Valerio era una battuta non qualunquismo. Un medico dovrebbe essere sempre compassionevole e attento ai dettagli perchè ha di fronte delle persone che sono in posizione di svantaggio, sono malati, quindi più deboli, sia nel fisico che nella mente. Se fossi costretta a scegliere, cosa che fortunatamente non è successa, preferirei un medico che mi salva la vita senza troppe cerimonie piuttosto di uno che mi uccide per incompetenza ma tenendomi la mano. :)
V.
Si, anche io un po' ci scherzavo su, e la scelta tra il genio antipatico e l'incompetente empatico in realtà non esiste, era solo uno spunto per dire: cerchiamo di capire e comunicare con i pazienti (quello si può fare sicuro, basta volerlo) e poi facciamo del ns meglio per essere competenti.
Lo vedo tutti i giorni sul lavoro: certe volte i medici fanno un elenco di paroloni ai pazienti pensando di essere più chiari, quando invece basta dire: "hai questo, e devo fare quest'altro per migliorare la situazione". Ci vuole più semplicità, che ogni tanto si perde per strada...
Già. La gente li guarda con gli occhi di fuori... poi magari glielo spiegano a parole facili e non capiscono niente uguale. Cioè pure i pazienti alle volte... :)

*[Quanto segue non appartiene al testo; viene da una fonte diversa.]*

Background: an optimization exercise with open tools, aiming at small area and few clock cycles per item. Do not read the settings as production practice.
For this run, only the layout was checked, not whether the RTL still works.
Power figures rest on the tool's default switching activity, not on a simulated workload.

--- flow/config.mk ---
export PLATFORM = sky130hd
export DESIGN_NAME = rs_pair_enc
export DESIGN_NICKNAME = rs_pair_enc
export VERILOG_FILES = /design/flow/design.v
export SDC_FILE = /design/flow/constraint.sdc
export NUM_CORES = 4
export LEC_CHECK = 0
export CAP_MARGIN = 20
export CORE_MARGIN = 2
export CORE_UTILIZATION = 70
export SLEW_MARGIN = 20
export SYNTH_HIERARCHICAL = 1
export SYNTH_MINIMUM_KEEP_SIZE = 0
--- flow/constraint.sdc ---
create_clock -name core_clock -period 5.0 [get_ports {clk}]
set_input_delay 1.0000 -clock core_clock [delete_from_list [all_inputs] [get_ports {clk}]]
set_output_delay 1.0000 -clock core_clock [all_outputs]
set_load 0.01 [all_outputs]
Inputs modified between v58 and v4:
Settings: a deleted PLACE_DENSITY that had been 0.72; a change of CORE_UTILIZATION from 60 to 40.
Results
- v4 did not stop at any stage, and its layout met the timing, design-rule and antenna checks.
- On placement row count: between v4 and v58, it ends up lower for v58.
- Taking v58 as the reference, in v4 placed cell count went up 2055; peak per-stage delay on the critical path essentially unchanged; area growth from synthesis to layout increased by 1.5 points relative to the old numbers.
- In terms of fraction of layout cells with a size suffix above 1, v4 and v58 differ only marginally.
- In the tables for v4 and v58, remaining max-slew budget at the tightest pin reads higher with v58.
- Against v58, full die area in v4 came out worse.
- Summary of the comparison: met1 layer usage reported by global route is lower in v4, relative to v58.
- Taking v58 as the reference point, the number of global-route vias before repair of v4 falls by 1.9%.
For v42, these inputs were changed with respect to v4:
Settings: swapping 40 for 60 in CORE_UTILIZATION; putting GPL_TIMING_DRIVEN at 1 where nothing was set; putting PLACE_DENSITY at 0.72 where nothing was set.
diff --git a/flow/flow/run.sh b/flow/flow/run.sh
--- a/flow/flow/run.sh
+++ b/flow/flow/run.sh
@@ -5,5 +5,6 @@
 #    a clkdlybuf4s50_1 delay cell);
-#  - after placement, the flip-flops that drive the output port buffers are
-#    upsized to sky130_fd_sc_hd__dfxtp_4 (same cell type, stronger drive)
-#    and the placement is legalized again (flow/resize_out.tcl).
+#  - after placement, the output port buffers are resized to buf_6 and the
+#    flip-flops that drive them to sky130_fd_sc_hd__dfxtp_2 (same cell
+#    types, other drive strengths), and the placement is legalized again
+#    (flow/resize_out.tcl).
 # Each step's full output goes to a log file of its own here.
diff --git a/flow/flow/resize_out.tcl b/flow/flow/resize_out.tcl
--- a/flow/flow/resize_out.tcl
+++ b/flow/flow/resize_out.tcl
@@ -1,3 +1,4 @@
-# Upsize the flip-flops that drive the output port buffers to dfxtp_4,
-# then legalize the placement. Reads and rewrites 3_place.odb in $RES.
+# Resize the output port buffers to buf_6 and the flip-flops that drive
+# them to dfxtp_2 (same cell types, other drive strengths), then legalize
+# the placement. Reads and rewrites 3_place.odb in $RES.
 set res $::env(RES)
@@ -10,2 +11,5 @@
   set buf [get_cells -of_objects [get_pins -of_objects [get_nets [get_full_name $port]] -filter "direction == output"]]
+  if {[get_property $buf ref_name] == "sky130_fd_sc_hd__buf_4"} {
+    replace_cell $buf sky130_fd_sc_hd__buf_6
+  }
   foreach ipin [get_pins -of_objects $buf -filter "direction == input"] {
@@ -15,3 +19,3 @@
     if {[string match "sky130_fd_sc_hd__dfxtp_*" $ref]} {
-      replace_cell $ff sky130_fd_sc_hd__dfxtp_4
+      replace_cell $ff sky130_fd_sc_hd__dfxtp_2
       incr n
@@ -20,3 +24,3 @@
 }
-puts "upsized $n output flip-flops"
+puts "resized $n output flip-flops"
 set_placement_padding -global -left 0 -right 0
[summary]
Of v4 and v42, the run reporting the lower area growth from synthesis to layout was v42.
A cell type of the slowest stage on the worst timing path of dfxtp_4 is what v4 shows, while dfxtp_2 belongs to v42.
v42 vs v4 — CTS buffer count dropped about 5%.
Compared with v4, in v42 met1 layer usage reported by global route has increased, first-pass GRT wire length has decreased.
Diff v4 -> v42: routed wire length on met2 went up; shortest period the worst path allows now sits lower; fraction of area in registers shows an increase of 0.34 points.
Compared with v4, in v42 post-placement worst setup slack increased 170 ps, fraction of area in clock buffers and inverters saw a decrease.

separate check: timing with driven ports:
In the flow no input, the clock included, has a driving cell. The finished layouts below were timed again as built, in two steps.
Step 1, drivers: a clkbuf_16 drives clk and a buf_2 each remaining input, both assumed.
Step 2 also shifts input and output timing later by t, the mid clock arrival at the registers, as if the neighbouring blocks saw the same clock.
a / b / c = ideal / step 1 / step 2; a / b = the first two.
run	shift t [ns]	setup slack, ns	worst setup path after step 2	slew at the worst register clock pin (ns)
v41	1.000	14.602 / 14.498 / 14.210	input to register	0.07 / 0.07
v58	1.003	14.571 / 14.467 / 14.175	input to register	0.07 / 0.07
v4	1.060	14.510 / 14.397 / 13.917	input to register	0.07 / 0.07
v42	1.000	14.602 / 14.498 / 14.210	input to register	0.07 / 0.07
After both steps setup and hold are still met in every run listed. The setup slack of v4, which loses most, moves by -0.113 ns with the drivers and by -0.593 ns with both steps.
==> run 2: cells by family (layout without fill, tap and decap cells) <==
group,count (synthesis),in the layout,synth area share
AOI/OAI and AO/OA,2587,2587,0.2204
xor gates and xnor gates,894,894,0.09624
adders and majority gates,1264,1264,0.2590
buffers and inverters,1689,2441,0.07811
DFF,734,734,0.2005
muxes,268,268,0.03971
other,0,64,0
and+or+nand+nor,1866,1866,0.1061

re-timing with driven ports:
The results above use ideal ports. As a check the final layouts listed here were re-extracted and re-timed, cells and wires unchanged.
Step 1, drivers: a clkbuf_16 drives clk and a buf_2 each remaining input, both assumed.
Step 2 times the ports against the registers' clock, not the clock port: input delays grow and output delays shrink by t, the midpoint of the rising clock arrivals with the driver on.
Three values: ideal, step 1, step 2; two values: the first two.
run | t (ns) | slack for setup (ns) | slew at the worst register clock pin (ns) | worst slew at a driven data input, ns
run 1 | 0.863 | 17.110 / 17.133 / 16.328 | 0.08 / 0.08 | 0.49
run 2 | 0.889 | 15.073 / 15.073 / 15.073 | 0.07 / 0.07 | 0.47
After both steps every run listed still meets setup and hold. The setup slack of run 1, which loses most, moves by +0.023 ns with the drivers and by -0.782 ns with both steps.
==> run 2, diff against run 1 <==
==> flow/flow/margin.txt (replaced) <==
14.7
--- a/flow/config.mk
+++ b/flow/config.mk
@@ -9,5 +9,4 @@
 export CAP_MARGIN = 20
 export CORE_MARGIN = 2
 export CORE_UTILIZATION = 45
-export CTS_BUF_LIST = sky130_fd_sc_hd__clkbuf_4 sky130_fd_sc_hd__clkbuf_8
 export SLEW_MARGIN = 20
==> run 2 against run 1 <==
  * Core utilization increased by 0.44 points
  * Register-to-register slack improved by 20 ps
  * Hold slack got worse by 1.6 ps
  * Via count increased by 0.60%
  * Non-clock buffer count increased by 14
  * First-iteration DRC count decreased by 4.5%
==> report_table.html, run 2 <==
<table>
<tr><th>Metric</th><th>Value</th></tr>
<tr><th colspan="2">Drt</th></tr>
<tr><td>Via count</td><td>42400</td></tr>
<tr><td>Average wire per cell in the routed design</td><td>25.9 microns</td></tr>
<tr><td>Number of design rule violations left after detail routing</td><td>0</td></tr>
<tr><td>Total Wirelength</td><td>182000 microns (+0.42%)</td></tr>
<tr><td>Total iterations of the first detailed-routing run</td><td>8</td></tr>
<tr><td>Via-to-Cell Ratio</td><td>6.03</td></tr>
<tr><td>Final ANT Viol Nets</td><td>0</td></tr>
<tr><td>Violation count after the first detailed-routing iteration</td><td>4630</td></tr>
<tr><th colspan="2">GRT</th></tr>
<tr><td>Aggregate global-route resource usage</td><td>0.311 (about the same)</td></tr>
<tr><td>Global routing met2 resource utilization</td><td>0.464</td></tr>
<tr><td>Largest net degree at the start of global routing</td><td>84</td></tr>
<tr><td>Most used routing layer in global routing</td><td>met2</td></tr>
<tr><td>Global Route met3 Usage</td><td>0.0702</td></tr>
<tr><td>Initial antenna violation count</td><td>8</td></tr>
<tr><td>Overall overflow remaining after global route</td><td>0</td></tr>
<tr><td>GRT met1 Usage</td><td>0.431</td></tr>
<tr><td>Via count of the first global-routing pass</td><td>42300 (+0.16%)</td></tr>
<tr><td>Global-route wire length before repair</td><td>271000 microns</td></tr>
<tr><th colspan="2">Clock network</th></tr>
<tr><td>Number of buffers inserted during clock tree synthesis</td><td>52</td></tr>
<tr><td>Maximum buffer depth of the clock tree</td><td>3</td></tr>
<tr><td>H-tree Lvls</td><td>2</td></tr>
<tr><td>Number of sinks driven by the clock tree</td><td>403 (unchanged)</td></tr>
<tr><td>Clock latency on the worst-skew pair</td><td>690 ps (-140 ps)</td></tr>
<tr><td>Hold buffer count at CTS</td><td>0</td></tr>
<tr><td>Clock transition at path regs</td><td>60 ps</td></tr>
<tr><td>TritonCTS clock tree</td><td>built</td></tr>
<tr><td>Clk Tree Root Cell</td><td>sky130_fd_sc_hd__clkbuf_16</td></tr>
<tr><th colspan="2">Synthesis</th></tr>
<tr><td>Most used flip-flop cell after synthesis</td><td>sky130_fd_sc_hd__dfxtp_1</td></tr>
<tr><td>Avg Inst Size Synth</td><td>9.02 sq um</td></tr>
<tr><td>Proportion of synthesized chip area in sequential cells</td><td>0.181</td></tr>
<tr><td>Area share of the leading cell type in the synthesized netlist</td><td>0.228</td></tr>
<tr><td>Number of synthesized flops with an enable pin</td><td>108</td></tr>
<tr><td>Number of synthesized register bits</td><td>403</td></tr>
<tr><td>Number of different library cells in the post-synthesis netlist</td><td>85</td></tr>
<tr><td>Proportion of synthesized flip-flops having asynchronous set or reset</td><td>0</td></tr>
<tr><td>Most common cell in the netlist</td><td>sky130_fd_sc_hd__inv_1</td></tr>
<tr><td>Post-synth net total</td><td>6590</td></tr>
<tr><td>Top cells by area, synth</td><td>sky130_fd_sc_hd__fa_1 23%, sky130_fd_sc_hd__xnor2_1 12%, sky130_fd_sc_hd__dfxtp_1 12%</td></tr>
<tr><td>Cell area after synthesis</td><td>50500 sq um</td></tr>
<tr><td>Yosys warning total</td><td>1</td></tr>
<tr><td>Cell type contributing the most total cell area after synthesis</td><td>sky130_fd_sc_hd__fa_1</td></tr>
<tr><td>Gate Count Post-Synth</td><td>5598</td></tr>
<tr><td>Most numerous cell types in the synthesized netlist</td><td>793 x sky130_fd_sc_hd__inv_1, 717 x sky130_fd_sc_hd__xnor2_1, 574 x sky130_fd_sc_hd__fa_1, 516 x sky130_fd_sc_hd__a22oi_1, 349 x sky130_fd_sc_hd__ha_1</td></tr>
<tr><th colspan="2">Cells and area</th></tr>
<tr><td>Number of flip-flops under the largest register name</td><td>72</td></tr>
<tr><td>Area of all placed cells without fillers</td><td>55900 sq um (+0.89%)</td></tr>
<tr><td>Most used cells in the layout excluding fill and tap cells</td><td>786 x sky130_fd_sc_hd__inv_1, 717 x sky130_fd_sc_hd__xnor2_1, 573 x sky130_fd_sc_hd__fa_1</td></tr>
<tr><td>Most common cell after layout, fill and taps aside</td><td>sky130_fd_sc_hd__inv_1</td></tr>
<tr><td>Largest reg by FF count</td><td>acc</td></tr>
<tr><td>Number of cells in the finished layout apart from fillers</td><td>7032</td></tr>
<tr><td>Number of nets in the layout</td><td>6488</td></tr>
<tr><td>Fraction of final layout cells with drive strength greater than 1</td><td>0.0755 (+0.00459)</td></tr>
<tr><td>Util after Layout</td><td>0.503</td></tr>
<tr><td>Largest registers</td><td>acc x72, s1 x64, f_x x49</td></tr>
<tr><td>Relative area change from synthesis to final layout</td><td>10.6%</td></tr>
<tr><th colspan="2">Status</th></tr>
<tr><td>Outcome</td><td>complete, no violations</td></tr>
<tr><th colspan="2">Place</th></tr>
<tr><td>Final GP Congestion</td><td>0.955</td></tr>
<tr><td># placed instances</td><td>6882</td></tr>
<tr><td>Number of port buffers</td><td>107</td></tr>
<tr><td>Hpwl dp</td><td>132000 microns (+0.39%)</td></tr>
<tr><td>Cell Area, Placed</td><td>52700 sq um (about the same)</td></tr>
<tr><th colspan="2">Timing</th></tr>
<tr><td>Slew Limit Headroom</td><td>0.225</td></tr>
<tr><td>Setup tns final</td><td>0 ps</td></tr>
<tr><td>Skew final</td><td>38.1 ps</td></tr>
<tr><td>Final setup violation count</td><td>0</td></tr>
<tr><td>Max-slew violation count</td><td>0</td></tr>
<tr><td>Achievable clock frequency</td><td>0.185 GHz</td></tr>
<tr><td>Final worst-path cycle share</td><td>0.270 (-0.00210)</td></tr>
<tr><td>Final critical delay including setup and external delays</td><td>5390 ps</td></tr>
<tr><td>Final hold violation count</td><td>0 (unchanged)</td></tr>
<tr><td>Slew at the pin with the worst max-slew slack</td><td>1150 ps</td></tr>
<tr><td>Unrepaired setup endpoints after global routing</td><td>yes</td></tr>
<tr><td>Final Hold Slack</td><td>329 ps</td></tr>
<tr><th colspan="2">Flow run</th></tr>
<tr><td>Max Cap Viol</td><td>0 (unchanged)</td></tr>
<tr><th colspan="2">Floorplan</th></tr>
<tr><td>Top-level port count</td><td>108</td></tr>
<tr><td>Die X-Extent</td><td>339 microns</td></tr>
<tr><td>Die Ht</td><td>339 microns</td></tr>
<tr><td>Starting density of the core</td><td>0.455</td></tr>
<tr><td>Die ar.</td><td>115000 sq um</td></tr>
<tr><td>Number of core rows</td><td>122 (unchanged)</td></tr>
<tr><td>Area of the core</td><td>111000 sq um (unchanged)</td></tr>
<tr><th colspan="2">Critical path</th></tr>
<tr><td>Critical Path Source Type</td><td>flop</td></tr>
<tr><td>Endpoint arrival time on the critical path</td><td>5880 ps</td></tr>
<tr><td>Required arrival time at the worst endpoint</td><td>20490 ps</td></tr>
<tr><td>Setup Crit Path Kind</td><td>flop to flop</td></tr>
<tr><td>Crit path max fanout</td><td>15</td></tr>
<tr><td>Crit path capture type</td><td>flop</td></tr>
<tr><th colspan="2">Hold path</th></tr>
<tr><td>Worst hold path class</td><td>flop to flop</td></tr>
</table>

Vero, però un grande medico americano (professorone e tutti i cavoli, se volete ricerco il nome) diceva: "la medicina non è astrofisica o quantistica applicata, non c'è nulla che con un po' di pazienza e al limite qualche approssimazione, che non cambia la sostanza, non possa essere spiegato all'uomo della strada".